(Task statement) Please write out exactly the lines of the data below from the line holding "setup WS [ns]: 1.107 / 1.152 / 0.260" through the line holding "worst slew at a driven data input, ns: 0.41", and leave out the rest.

Saved entries
◆ ◆ ◆ ◆

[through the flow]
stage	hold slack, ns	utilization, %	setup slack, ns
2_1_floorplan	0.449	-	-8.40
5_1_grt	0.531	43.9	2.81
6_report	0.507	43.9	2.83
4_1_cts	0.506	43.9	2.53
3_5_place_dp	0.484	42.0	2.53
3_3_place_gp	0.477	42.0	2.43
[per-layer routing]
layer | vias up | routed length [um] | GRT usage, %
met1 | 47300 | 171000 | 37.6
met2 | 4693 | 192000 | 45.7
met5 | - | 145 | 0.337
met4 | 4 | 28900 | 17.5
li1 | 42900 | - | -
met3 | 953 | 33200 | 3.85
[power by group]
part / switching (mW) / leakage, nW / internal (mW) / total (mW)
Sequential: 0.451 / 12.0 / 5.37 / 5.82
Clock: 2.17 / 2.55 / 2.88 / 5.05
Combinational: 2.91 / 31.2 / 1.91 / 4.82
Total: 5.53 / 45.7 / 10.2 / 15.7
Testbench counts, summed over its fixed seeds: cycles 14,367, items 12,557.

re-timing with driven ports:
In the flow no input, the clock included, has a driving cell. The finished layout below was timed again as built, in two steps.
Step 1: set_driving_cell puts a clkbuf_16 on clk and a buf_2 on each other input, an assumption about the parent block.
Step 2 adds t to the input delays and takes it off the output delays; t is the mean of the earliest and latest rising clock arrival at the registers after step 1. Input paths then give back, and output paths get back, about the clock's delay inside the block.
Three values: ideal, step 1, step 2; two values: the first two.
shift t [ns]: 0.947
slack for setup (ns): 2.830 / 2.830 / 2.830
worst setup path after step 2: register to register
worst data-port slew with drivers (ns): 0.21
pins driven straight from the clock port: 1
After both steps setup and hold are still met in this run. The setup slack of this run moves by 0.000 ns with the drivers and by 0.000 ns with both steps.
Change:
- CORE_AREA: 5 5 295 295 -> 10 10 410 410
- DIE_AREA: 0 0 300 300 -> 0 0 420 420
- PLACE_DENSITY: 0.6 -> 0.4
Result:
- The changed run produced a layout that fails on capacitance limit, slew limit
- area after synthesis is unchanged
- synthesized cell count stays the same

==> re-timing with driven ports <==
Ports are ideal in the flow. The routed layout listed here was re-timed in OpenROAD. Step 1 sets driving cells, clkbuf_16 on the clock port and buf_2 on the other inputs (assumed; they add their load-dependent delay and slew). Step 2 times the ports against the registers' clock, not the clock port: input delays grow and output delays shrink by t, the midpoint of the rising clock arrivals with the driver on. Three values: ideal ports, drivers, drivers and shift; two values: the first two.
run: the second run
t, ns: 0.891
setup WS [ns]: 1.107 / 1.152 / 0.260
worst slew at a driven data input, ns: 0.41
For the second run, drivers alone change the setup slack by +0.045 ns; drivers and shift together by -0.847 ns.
Source: an optimization exercise on an open RTL-to-GDS flow (aim: a short achievable clock period and few clock cycles per item). Production flows keep margins and buffers that such runs may drop. The RTL was checked by simulation tests, not by an equivalence proof against the original design.

## run E
## ascon_permutation
module ascon_permutation #(
    parameter int unsigned MAX_ROUNDS = 12
) (
    input  logic         clk,
    input  logic         rst_n,
    input  logic         start,
    input  logic [3:0]   num_rounds,
    input  logic [319:0] state_in,
    output logic [319:0] state_out,
    output logic         busy,
    output logic         done
);
    localparam int unsigned KI = 2;
    localparam int unsigned KR = 3;
    localparam int unsigned KO = 1;
    localparam logic [3:0] MaxRounds = 4'(MAX_ROUNDS);
    logic [319:0] state_q, state_d;
    logic [3:0]   round_q, round_d;
    logic [3:0]   rem_q, rem_d;
    logic         busy_q, busy_d;
    logic         done_q, done_d;
    logic         omode_q, omode_d;
    logic [3:0]   n_eff;
    logic [3:0]   r_first;
    logic [3:0]   n_first;
    logic [3:0]   n_last;
    logic [3:0]   n_mid;
    logic [3:0]   n_step;
    logic         accept;
    function automatic logic [63:0] ror64(input logic [63:0] v, input int unsigned n);
        ror64 = (v >> n) | (v << (64 - n));
    endfunction
    function automatic logic [319:0] ascon_round(input logic [319:0] s, input logic [3:0] r);
        logic [63:0] x0, x1, x2, x3, x4;
        logic [63:0] t0, t1, t2, t3, t4;
        logic [63:0] c;
        logic [63:0] i1, i3;
        c  = {56'd0, 4'hF - r, r};
        x0 = s[319:256];
        x1 = s[255:192];
        x2 = s[191:128];
        x3 = s[127:64];
        x4 = s[63:0];
        i1 = x1;
        i3 = x3;
        x0 = x0 ^ x4;
        x4 = x4 ^ x3;
        x2 = x2 ^ x1;
        t0 = ~x0 & x1;
        t1 = ~x1 & x2;
        t2 = ~x2 & x3;
        t3 = ~x3 & x4;
        t4 = ~x4 & x0;
        x0 = x0 ^ t1;
        x1 = x1 ^ t2;
        x2 = x2 ^ t3;
        x3 = x3 ^ t4;
        x4 = x4 ^ t0;
        x1 = x1 ^ x0;
        x0 = x0 ^ x4;
        x3 = x3 ^ x2;
        x2 = ~x2;
        x0 = x0 ^ (c & ~i1);
        x1 = x1 ^ (c & ~(i1 ^ i3));
        x2 = x2 ^ c;
        x3 = x3 ^ c;
        x0 = x0 ^ ror64(x0, 19) ^ ror64(x0, 28);
  ...
Size: roughly 650 I/O pins, roughly 100000 µm² of cells after synthesis.
==> flow/config.mk <==
export PLATFORM = sky130hd
export DESIGN_NAME = ascon_permutation
export DESIGN_NICKNAME = ascon_permutation
export VERILOG_FILES = /design/flow/design.v
export SDC_FILE = /design/flow/constraint.sdc
export NUM_CORES = 4
export LEC_CHECK = 0
export CAP_MARGIN = 20
export CORE_MARGIN = 2
export CORE_UTILIZATION = 25
export SETUP_SLACK_MARGIN = 0.5
export SLEW_MARGIN = 20
==> flow/constraint.sdc <==
create_clock -name core_clock -period 5.5 [get_ports {clk}]
set_input_delay 1.1000 -clock core_clock [delete_from_list [all_inputs] [get_ports {clk}]]
set_output_delay 1.1000 -clock core_clock [all_outputs]
set_load 0.01 [all_outputs]
standard.sh (not shown) runs the stock make flow with config.mk's settings and CLKGATE_MAP_FILE= SYNTH_SCRIPT=/design/flow/synth_recipe.tcl, a recipe that flattens the netlist after the stock synthesis.
==> flow/flow/run.sh <==
#!/bin/bash
# Layout flow: the standard layout (standard.sh) with two changes:
#  * Yosys's half/full adder extraction is off (ADDER_MAP_FILE empty): the
#    design has no arithmetic, and extracted half adders only slow the
#    XOR/AND logic of the rounds. Registers are as in the standard synthesis.
#  * every input and output port still gets its buffer, but a plain buf_4
#    rather than the slow delay cell the default choice lands on.
set -uo pipefail
export ADDER_MAP_FILE=
export BUFFER_PORTS_ARGS="-buffer_cell sky130_fd_sc_hd__buf_4"
bash standard.sh finish > standard_flow.log 2>&1
status=$?
tail -n 40 standard_flow.log
exit $status
Run E: full flow OK, the timing, DRC and antenna checks passed
Testbench counts of run E, summed over its fixed seeds: cycles 9,721, items 3,200.
This design comes from an exercise in tuning for small area, a short achievable clock period and few clock cycles per item on the open sky130 flow, not from production work.
The RTL was checked by simulation tests, not by an equivalence proof against the original design.
No activity file was given, so power comes from the tool's default toggle rates.

==> flow/design.v <==
package smpq_pkg;
	localparam int DEF_QUEUE_DEPTH = 16;
	localparam int VALUE_W         = 32;
	localparam int OCC_W           = 5;
	localparam logic [1:0] OP_INSERT = 2'd0;
	localparam logic [1:0] OP_REMOVE = 2'd1;
	localparam logic [1:0] OP_PEEK   = 2'd2;
	localparam logic [1:0] ST_OK    = 2'd0;
	localparam logic [1:0] ST_EMPTY = 2'd1;
	localparam logic [1:0] ST_FULL  = 2'd2;
endpackage
module smpq_ctrl #(
	parameter int DEPTH = smpq_pkg::DEF_QUEUE_DEPTH
) (
	input  logic                         clk,
	input  logic                         arst_n,
	input  logic                         start,
	input  logic [1:0]                   op,
	output logic                         busy,
	output logic                         done,
	output logic [DEPTH-1:0]             occ,        
	output logic                         ins_x,      
	output logic                         rem_x,      
	output logic                         rd_x,       
	output logic [1:0]                   status,
	output logic                         is_empty,
	output logic [smpq_pkg::OCC_W-1:0]   count
);
	logic [DEPTH-1:0] occ_q;
	logic             done_c_q, done_x_q;
	logic             ins_c_q, ins_x_q;
	logic             rem_c_q, rem_x_q;
	logic             rd_c_q, rd_x_q;
	logic [1:0]       st_c_q, st_x_q;
	logic [smpq_pkg::OCC_W-1:0] cnt_x_q;
	logic [smpq_pkg::OCC_W-1:0] cnt_c;
	logic             full;
	logic             empty;
	assign full  = occ_q[DEPTH-1];
	assign empty = !occ_q[0];
	always_comb begin
		cnt_c = '0;
		for (int k = 0; k < DEPTH; k++) begin
			if (occ_q[k]) cnt_c = smpq_pkg::OCC_W'(k + 1);
		end
	end
	always_ff @(posedge clk or negedge arst_n) begin
		if (!arst_n) begin
			occ_q    <= '0;
			done_c_q <= 1'b0;
			done_x_q <= 1'b0;
			ins_c_q  <= 1'b0;
			ins_x_q  <= 1'b0;
			rem_c_q  <= 1'b0;
			rem_x_q  <= 1'b0;
			rd_c_q   <= 1'b0;
			rd_x_q   <= 1'b0;
		end else begin
			done_c_q <= start;
			ins_c_q  <= start && (op == smpq_pkg::OP_INSERT) && !full;
			rem_c_q  <= start && (op == smpq_pkg::OP_REMOVE) && !empty;
			rd_c_q   <= start && (op == smpq_pkg::OP_REMOVE || op == smpq_pkg::OP_PEEK) && !empty;
			done_x_q <= done_c_q;
			ins_x_q  <= ins_c_q;
			rem_x_q  <= rem_c_q;
			rd_x_q   <= rd_c_q;
			if (start) begin
				if (op == smpq_pkg::OP_INSERT && !full) begin
					occ_q <= {occ_q[DEPTH-2:0], 1'b1};
				end else if (op == smpq_pkg::OP_REMOVE && !empty) begin
					occ_q <= {1'b0, occ_q[DEPTH-1:1]};
				end
			end
		end
	end
	always_ff @(posedge clk) begin
		st_c_q <= smpq_pkg::ST_OK;
		if (op == smpq_pkg::OP_INSERT && full) begin
			st_c_q <= smpq_pkg::ST_FULL;
		end else if ((op == smpq_pkg::OP_REMOVE || op == smpq_pkg::OP_PEEK) && empty) begin
			st_c_q <= smpq_pkg::ST_EMPTY;
		end
		st_x_q  <= st_c_q;
		cnt_x_q <= cnt_c;
	end
	assign busy     = 1'b0;
	assign done     = done_x_q;
	assign occ      = occ_q;
	assign ins_x    = ins_x_q;
	assign rem_x    = rem_x_q;
	assign rd_x     = rd_x_q;
	assign status   = st_x_q;
	assign count    = cnt_x_q;
	assign is_empty = (cnt_x_q == '0);
endmodule
module smpq_lt #(
	parameter int W = smpq_pkg::VALUE_W
) (
	input  logic [W-1:0] a,
	input  logic [W-1:0] b,
	output logic         lt
);
	logic [W-1:0] aa, bb;
	logic [W:0]   bw;
	assign aa = {~a[W-1], a[W-2:0]};
	assign bb = {~b[W-1], b[W-2:0]};
	assign bw[0] = 1'b0;
	genvar k;
	generate
		for (k = 0; k < W; k++) begin : g_bit
			assign bw[k+1] = (~aa[k] & bb[k]) | (~aa[k] & bw[k]) | (bb[k] & bw[k]);
		end
	endgenerate
	assign lt = bw[W];
endmodule
module smpq_datapath #(
	parameter int DEPTH = smpq_pkg::DEF_QUEUE_DEPTH
) (
	input  logic                                clk,
	input  logic [smpq_pkg::VALUE_W-1:0]        value,
	input  logic [DEPTH-1:0]                    occ,
	input  logic                                ins_x,
	input  logic                                rem_x,
	input  logic                                rd_x,
	output logic [smpq_pkg::VALUE_W-1:0]        head
);
	localparam int W = smpq_pkg::VALUE_W;
	logic [W-1:0]     val_c_q;
	logic [W-1:0]     val_x_q;
	logic [W-1:0]     entries_q [DEPTH];
	logic [DEPTH-1:0] lt_q;
	logic [DEPTH-1:0] c;        
	logic             cv;       
	logic [DEPTH-1:0] s_hold, s_prev, s_val, s_next;
	logic [DEPTH-1:0] lt_nxt;
	always_ff @(posedge clk) begin
		val_c_q <= value;
		val_x_q <= val_c_q;
	end
	genvar i;
	generate
		for (i = 0; i < DEPTH; i++) begin : g_cmp
			smpq_lt u_lt (.a(entries_q[i]), .b(val_c_q), .lt(c[i]));
		end
	endgenerate
	smpq_lt u_ltv (.a(val_x_q), .b(val_c_q), .lt(cv));
	generate
		for (i = 0; i < DEPTH; i++) begin : g_sel
			if (i == 0) begin : g_first
				assign s_val[i]  = ins_x & ~lt_q[i];
				assign s_prev[i] = 1'b0;
			end else begin : g_rest
				assign s_val[i]  = ins_x & ~lt_q[i] & lt_q[i-1];
				assign s_prev[i] = ins_x & ~lt_q[i] & ~lt_q[i-1];
			end
			if (i < DEPTH-1) begin : g_nl
				assign s_next[i] = rem_x;
				assign s_hold[i] = (ins_x & lt_q[i]) | (~ins_x & ~rem_x);
			end else begin : g_l
				assign s_next[i] = 1'b0;
				assign s_hold[i] = (ins_x & lt_q[i]) | ~ins_x;
			end
		end
	endgenerate
	generate
		for (i = 0; i < DEPTH; i++) begin : g_ltn
			if (i < DEPTH-1) begin : g_v
				assign lt_nxt[i] = occ[i+1] & ((s_hold[i] & c[i]) | (s_val[i] & cv) |
					(s_prev[i] & c[(i == 0) ? 0 : i-1]) | (s_next[i] & c[i+1]));
			end else begin : g_nv
				assign lt_nxt[i] = 1'b0;
			end
		end
	endgenerate
	always_ff @(posedge clk) begin
		lt_q <= lt_nxt;
	end
	generate
		for (i = 0; i < DEPTH; i++) begin : g_cell
			always_ff @(posedge clk) begin
				entries_q[i] <= ({W{s_hold[i]}} & entries_q[i]) |
				                ({W{s_val[i]}}  & val_x_q) |
				                ({W{s_prev[i]}} & entries_q[(i == 0) ? 0 : i-1]) |
				                ({W{s_next[i]}} & entries_q[(i < DEPTH-1) ? i+1 : i]);
			end
		end
	endgenerate
	assign head = rd_x ? entries_q[0] : '0;
endmodule
module sorted_min_priority_queue_core #(
	parameter int QUEUE_DEPTH = smpq_pkg::DEF_QUEUE_DEPTH
) (
	input  logic                         clk,
	input  logic                         arst_n,
	input  logic                         start,
	input  logic [1:0]                   op,
	input  logic [smpq_pkg::VALUE_W-1:0] value,
	output logic                         busy,
	output logic                         done,
	output logic [smpq_pkg::VALUE_W-1:0] head,
	output logic [1:0]                   status,
	output logic                         is_empty,
	output logic [smpq_pkg::OCC_W-1:0]   occupancy
);
	logic [QUEUE_DEPTH-1:0] occ;
	logic                   ins_x;
	logic                   rem_x;
	logic                   rd_x;
	smpq_ctrl #(
		.DEPTH (QUEUE_DEPTH)
	) u_ctrl (
		.clk      (clk),
		.arst_n   (arst_n),
		.start    (start),
		.op       (op),
		.busy     (busy),
		.done     (done),
		.occ      (occ),
		.ins_x    (ins_x),
		.rem_x    (rem_x),
		.rd_x     (rd_x),
		.status   (status),
		.is_empty (is_empty),
		.count    (occupancy)
	);
	smpq_datapath #(
		.DEPTH (QUEUE_DEPTH)
	) u_datapath (
		.clk    (clk),
		.value  (value),
		.occ    (occ),
		.ins_x  (ins_x),
		.rem_x  (rem_x),
		.rd_x   (rd_x),
		.head   (head)
	);
endmodule
module smpq_top (
	input  logic        clk,
	input  logic        arst_n,
	input  logic        start,
	input  logic [1:0]  cmd_op,
	input  logic [31:0] cmd_value,
	output logic        busy,
	output logic        done,
	output logic [31:0] rsp_head,
	output logic [1:0]  rsp_status,
	output logic        rsp_empty,
	output logic [4:0]  rsp_count
);
	sorted_min_priority_queue_core #(
		.QUEUE_DEPTH (16)
	) u_core (
		.clk       (clk),
		.arst_n    (arst_n),
		.start     (start),
		.op        (cmd_op),
		.value     (cmd_value),
		.busy      (busy),
		.done      (done),
		.head      (rsp_head),
		.status    (rsp_status),
		.is_empty  (rsp_empty),
		.occupancy (rsp_count)
	);
endmodule
Settings: LEC_CHECK=0, CAP_MARGIN=20, CORE_MARGIN=2, CORE_UTILIZATION=45, PLACE_DENSITY=0.6, SETUP_SLACK_MARGIN=2.5, SLEW_MARGIN=20; clock period 5.0 ns.
run.sh (not shown) runs the stock make flow with config.mk's settings and CLKGATE_MAP_FILE= SYNTH_SCRIPT=/design/flow/synth_recipe.tcl, a recipe that flattens the netlist after the stock synthesis.
Testbench counts at the start, summed over its fixed seeds: cycles 8,016, items 8,000.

◆ ◆ ◆ ◆

(Answer for this exercise)
setup WS [ns]: 1.107 / 1.152 / 0.260
worst slew at a driven data input, ns: 0.41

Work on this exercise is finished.